Data shown
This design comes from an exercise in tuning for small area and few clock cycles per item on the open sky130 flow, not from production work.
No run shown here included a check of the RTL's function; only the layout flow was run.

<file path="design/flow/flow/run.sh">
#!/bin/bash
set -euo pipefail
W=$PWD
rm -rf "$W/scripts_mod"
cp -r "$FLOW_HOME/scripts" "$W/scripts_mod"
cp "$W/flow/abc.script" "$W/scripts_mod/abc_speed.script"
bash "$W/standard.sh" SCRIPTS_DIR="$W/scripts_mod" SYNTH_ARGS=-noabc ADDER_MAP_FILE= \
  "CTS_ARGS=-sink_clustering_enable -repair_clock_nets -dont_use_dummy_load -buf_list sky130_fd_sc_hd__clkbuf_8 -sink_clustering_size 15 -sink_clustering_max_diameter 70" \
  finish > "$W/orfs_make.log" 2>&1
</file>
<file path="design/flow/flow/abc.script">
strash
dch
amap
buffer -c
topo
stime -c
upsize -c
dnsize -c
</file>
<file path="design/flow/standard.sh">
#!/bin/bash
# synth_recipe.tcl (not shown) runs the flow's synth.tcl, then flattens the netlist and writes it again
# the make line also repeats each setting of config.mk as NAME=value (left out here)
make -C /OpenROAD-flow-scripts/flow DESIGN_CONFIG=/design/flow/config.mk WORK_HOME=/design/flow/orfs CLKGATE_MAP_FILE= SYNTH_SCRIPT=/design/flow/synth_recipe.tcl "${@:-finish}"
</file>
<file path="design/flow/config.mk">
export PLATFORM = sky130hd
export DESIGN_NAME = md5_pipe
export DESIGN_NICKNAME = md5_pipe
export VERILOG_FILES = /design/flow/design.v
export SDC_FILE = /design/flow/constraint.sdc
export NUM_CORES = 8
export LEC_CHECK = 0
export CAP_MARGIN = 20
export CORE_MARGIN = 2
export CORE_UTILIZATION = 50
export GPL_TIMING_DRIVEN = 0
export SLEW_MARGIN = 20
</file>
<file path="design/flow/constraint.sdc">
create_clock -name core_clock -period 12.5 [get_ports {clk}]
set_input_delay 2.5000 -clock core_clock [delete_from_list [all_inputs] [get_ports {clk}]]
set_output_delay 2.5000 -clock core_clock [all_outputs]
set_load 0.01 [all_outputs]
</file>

--

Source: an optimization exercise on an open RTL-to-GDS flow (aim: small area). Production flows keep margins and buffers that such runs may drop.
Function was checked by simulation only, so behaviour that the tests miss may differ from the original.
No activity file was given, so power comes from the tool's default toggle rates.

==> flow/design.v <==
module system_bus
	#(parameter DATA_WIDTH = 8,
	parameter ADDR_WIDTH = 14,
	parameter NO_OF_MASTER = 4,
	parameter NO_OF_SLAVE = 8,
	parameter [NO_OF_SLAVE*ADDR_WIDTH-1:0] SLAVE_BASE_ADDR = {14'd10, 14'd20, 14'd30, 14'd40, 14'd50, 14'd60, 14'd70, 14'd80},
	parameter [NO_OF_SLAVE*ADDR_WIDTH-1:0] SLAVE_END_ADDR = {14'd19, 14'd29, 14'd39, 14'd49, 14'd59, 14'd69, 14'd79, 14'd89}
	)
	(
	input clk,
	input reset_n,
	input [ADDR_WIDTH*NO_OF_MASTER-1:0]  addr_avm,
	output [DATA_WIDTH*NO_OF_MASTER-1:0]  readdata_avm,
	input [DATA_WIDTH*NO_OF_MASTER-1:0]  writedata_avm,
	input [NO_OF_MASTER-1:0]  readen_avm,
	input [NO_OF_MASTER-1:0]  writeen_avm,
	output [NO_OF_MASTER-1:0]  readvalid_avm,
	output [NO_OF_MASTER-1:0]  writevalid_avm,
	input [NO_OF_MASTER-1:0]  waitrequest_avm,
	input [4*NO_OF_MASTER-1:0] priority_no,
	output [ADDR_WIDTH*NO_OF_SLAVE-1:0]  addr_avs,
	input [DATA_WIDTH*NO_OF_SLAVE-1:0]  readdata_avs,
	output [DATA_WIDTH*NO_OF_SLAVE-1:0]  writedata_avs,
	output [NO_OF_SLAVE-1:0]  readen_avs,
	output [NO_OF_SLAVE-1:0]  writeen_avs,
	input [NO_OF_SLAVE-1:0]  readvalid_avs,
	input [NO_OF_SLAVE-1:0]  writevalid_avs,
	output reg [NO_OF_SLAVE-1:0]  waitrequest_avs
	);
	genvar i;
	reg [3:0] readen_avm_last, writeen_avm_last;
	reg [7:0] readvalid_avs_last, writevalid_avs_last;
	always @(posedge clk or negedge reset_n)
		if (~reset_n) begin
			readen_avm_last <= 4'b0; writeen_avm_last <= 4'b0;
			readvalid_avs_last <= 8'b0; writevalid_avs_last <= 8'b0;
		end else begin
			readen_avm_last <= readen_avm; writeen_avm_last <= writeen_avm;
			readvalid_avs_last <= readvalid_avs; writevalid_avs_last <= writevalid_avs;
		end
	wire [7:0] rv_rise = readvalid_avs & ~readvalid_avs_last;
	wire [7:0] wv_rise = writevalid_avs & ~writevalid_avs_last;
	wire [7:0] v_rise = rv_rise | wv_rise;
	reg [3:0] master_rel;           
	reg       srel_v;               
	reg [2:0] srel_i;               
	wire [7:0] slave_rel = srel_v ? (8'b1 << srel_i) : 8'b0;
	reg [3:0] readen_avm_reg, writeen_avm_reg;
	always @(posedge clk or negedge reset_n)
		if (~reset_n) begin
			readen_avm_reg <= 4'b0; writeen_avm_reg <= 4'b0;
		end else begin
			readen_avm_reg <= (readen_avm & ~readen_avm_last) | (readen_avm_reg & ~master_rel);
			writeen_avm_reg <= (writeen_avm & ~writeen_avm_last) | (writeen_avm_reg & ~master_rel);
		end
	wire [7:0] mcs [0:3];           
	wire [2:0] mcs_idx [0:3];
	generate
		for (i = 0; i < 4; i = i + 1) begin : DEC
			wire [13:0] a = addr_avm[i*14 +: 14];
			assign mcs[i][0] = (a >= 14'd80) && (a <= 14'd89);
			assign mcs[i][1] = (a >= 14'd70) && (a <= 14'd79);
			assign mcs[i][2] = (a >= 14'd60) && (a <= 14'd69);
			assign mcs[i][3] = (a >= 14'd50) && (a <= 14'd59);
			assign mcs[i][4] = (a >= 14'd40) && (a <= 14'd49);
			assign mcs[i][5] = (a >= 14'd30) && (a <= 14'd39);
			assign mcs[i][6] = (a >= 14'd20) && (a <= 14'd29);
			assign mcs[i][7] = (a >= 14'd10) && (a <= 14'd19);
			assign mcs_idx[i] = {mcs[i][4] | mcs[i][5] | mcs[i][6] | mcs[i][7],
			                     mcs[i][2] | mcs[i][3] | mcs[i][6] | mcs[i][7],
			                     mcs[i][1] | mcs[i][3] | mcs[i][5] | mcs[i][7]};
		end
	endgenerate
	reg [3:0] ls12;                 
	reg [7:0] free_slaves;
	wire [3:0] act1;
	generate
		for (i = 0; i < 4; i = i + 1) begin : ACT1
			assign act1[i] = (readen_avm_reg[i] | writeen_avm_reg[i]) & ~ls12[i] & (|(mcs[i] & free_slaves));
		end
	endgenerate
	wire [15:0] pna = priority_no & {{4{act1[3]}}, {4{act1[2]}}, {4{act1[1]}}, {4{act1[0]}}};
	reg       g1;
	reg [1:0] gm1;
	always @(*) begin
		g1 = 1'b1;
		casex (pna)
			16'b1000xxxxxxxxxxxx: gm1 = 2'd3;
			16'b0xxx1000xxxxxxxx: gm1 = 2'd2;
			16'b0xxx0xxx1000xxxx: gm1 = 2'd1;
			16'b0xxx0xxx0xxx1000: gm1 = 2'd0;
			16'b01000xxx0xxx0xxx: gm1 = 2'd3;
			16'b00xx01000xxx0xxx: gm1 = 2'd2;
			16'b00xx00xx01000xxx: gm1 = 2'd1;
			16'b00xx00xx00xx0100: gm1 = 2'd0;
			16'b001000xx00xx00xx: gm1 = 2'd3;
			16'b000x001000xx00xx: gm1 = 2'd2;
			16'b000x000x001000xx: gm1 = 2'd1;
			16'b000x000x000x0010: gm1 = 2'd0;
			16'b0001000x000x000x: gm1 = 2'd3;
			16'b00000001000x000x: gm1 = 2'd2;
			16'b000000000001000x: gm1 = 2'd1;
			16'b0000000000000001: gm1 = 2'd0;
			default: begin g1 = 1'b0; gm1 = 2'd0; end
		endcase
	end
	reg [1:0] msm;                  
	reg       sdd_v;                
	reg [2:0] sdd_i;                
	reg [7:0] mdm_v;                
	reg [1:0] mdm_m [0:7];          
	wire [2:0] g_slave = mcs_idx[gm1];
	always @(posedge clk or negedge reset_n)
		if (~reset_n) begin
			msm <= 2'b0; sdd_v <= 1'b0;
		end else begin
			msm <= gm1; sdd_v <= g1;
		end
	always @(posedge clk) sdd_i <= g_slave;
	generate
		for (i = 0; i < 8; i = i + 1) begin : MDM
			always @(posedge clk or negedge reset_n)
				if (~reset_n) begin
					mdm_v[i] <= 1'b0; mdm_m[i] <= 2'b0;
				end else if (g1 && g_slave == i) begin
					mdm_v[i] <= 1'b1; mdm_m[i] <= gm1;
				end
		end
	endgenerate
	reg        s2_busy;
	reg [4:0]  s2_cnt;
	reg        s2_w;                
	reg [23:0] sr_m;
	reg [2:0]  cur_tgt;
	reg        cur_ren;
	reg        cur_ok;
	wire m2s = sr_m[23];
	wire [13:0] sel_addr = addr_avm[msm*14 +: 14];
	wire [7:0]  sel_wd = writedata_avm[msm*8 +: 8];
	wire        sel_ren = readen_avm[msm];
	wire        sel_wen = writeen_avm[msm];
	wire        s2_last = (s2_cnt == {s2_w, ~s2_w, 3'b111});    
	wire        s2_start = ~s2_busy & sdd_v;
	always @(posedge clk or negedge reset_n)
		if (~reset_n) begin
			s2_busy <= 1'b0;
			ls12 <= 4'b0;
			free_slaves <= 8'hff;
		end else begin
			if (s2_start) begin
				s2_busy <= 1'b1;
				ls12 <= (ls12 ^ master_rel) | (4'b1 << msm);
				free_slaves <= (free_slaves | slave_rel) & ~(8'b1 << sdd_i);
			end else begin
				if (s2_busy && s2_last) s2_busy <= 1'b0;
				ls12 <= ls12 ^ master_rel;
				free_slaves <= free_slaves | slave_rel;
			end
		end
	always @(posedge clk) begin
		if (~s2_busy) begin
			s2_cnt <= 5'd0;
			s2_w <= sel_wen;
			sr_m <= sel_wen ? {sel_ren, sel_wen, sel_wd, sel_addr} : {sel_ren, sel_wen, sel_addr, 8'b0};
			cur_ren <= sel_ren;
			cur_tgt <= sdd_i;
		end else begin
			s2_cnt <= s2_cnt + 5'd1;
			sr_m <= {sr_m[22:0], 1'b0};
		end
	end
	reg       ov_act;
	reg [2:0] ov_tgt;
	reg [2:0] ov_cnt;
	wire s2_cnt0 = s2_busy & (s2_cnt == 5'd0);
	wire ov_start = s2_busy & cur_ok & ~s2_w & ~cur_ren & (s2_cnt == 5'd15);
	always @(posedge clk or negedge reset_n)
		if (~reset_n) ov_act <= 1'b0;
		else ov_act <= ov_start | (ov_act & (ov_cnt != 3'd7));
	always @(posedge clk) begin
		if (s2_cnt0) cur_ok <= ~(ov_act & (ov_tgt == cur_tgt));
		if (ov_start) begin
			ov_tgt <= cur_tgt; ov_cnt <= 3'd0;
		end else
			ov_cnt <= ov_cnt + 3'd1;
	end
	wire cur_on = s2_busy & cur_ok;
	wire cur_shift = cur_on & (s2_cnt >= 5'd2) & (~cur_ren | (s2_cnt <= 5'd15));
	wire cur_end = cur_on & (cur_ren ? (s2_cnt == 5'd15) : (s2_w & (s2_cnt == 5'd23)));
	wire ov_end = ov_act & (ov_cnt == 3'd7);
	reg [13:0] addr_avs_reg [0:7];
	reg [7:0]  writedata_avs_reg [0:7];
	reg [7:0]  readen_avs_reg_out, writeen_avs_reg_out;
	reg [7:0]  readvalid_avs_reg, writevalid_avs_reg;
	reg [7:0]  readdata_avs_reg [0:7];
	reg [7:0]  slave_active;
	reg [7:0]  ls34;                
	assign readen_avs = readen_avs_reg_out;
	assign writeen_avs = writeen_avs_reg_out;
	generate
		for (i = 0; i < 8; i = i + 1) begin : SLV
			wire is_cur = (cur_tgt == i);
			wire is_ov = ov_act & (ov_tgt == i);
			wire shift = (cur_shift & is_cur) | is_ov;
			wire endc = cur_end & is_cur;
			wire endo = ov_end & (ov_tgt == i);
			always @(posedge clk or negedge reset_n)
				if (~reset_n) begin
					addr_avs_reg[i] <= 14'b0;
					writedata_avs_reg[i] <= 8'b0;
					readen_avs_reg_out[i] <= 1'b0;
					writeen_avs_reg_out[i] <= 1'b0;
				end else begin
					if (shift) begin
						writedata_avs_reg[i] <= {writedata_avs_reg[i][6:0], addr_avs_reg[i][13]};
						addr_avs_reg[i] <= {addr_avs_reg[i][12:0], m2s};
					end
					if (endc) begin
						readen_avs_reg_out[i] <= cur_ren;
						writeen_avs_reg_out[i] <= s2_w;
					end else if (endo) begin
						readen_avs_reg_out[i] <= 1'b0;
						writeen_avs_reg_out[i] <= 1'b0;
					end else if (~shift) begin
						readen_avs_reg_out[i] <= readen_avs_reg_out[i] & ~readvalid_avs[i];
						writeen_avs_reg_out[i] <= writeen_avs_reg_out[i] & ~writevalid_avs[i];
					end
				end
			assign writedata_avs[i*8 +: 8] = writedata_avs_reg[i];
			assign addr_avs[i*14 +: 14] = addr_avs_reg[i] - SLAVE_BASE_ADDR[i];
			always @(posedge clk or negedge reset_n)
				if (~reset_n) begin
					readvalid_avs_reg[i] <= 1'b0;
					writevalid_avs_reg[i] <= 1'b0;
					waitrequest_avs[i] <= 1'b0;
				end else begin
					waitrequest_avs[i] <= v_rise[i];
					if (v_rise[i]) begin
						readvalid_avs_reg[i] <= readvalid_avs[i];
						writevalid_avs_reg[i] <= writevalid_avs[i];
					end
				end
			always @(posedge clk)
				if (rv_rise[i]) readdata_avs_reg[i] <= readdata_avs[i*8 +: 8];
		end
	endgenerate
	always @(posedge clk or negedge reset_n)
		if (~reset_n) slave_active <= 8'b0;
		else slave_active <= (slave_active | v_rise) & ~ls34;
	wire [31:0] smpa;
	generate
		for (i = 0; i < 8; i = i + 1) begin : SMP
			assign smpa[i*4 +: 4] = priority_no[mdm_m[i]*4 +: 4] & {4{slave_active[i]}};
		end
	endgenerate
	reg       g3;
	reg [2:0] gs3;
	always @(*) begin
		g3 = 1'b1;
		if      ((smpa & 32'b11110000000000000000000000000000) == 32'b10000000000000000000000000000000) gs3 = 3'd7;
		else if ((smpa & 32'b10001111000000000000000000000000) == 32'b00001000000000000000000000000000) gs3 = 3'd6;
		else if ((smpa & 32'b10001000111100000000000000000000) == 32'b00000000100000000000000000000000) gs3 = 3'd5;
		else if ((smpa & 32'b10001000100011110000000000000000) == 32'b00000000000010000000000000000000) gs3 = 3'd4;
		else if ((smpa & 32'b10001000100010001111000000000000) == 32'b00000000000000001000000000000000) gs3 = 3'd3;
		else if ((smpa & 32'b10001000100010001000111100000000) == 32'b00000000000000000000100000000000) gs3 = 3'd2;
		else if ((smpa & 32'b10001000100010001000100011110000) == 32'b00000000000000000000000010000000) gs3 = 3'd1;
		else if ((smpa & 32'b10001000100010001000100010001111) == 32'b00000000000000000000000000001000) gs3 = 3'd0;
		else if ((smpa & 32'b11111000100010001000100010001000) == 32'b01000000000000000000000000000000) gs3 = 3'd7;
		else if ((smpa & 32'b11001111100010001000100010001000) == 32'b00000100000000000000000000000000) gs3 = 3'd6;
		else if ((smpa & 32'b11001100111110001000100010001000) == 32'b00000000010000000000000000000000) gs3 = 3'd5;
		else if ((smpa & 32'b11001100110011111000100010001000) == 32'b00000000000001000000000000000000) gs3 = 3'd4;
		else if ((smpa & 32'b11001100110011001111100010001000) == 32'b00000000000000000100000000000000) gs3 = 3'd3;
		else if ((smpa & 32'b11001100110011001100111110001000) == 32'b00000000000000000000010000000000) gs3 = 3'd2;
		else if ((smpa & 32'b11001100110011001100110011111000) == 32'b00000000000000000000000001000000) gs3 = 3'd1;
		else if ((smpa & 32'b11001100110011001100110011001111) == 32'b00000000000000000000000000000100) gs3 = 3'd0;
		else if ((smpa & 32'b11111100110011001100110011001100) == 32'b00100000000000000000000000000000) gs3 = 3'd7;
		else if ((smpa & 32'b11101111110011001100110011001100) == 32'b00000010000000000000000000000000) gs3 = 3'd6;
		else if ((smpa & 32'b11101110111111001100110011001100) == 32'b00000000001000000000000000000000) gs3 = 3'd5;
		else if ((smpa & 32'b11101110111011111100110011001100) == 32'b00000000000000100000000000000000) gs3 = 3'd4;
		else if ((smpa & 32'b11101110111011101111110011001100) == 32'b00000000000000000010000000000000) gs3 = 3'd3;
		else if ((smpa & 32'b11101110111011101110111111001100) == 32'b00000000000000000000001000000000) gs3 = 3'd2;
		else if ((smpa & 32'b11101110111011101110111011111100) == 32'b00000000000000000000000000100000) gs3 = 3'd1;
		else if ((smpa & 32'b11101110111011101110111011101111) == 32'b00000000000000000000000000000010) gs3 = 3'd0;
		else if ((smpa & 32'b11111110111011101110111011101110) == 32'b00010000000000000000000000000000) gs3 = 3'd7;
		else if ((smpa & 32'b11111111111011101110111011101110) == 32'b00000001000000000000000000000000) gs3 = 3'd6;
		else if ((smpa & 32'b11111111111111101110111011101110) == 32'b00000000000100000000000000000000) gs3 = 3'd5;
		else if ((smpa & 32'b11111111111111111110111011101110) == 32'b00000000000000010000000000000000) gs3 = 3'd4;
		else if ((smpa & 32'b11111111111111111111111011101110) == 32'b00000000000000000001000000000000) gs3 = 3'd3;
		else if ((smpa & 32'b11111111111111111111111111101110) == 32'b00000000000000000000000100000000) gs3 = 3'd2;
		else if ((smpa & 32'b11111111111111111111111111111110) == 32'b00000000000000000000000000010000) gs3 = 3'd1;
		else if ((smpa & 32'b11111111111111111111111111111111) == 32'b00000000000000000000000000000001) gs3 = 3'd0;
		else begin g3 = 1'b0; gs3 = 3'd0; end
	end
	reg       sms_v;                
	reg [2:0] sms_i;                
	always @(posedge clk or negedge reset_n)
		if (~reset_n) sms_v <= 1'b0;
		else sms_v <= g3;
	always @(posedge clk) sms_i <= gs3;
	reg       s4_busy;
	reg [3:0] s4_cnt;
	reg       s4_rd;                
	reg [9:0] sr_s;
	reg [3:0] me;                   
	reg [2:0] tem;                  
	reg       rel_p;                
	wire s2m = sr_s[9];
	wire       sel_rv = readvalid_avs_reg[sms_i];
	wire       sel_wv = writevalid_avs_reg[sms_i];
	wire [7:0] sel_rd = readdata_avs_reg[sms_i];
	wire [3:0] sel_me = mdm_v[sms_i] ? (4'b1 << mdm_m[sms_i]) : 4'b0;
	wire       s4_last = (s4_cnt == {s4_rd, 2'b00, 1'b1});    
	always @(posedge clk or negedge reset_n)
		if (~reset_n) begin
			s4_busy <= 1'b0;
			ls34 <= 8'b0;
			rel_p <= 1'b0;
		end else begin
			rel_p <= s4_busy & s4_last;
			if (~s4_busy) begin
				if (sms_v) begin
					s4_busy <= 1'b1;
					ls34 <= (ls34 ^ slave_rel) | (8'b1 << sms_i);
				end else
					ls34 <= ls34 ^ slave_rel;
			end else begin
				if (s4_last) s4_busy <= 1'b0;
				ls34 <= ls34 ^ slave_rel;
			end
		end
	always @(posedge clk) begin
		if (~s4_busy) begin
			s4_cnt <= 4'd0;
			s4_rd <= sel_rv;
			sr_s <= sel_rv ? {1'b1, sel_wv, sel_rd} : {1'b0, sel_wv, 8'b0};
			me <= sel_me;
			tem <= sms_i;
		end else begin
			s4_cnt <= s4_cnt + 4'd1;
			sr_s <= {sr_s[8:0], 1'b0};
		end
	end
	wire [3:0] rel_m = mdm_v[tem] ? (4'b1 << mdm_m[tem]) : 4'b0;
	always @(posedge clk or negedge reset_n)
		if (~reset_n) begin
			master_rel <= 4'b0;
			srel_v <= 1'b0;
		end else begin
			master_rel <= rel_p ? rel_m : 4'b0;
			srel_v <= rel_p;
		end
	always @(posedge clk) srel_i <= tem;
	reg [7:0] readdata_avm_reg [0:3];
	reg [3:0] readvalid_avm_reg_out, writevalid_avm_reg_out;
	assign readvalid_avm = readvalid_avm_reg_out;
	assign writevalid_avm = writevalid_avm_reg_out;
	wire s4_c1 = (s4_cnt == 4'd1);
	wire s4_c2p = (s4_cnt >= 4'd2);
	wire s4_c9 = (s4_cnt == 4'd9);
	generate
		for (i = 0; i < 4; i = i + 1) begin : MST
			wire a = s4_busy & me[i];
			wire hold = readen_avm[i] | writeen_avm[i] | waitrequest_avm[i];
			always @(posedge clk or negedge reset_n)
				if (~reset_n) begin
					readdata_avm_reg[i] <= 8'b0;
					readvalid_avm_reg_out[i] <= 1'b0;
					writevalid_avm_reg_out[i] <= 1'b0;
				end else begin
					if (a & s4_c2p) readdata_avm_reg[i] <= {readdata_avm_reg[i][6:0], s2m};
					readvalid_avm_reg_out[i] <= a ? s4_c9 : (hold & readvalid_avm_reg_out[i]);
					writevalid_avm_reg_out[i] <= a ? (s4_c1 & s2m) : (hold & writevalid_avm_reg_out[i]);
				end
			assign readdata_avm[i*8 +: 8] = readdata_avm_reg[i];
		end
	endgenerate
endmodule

Task item
The required output is every line above from the one with "No activity file" down to the one with "wire [7:0] wv_rise", restated word for word, ends included.

Response to the exercise
No activity file was given, so power comes from the tool's default toggle rates.

==> flow/design.v <==
module system_bus
	#(parameter DATA_WIDTH = 8,
	parameter ADDR_WIDTH = 14,
	parameter NO_OF_MASTER = 4,
	parameter NO_OF_SLAVE = 8,
	parameter [NO_OF_SLAVE*ADDR_WIDTH-1:0] SLAVE_BASE_ADDR = {14'd10, 14'd20, 14'd30, 14'd40, 14'd50, 14'd60, 14'd70, 14'd80},
	parameter [NO_OF_SLAVE*ADDR_WIDTH-1:0] SLAVE_END_ADDR = {14'd19, 14'd29, 14'd39, 14'd49, 14'd59, 14'd69, 14'd79, 14'd89}
	)
	(
	input clk,
	input reset_n,
	input [ADDR_WIDTH*NO_OF_MASTER-1:0]  addr_avm,
	output [DATA_WIDTH*NO_OF_MASTER-1:0]  readdata_avm,
	input [DATA_WIDTH*NO_OF_MASTER-1:0]  writedata_avm,
	input [NO_OF_MASTER-1:0]  readen_avm,
	input [NO_OF_MASTER-1:0]  writeen_avm,
	output [NO_OF_MASTER-1:0]  readvalid_avm,
	output [NO_OF_MASTER-1:0]  writevalid_avm,
	input [NO_OF_MASTER-1:0]  waitrequest_avm,
	input [4*NO_OF_MASTER-1:0] priority_no,
	output [ADDR_WIDTH*NO_OF_SLAVE-1:0]  addr_avs,
	input [DATA_WIDTH*NO_OF_SLAVE-1:0]  readdata_avs,
	output [DATA_WIDTH*NO_OF_SLAVE-1:0]  writedata_avs,
	output [NO_OF_SLAVE-1:0]  readen_avs,
	output [NO_OF_SLAVE-1:0]  writeen_avs,
	input [NO_OF_SLAVE-1:0]  readvalid_avs,
	input [NO_OF_SLAVE-1:0]  writevalid_avs,
	output reg [NO_OF_SLAVE-1:0]  waitrequest_avs
	);
	genvar i;
	reg [3:0] readen_avm_last, writeen_avm_last;
	reg [7:0] readvalid_avs_last, writevalid_avs_last;
	always @(posedge clk or negedge reset_n)
		if (~reset_n) begin
			readen_avm_last <= 4'b0; writeen_avm_last <= 4'b0;
			readvalid_avs_last <= 8'b0; writevalid_avs_last <= 8'b0;
		end else begin
			readen_avm_last <= readen_avm; writeen_avm_last <= writeen_avm;
			readvalid_avs_last <= readvalid_avs; writevalid_avs_last <= writevalid_avs;
		end
	wire [7:0] rv_rise = readvalid_avs & ~readvalid_avs_last;
	wire [7:0] wv_rise = writevalid_avs & ~writevalid_avs_last;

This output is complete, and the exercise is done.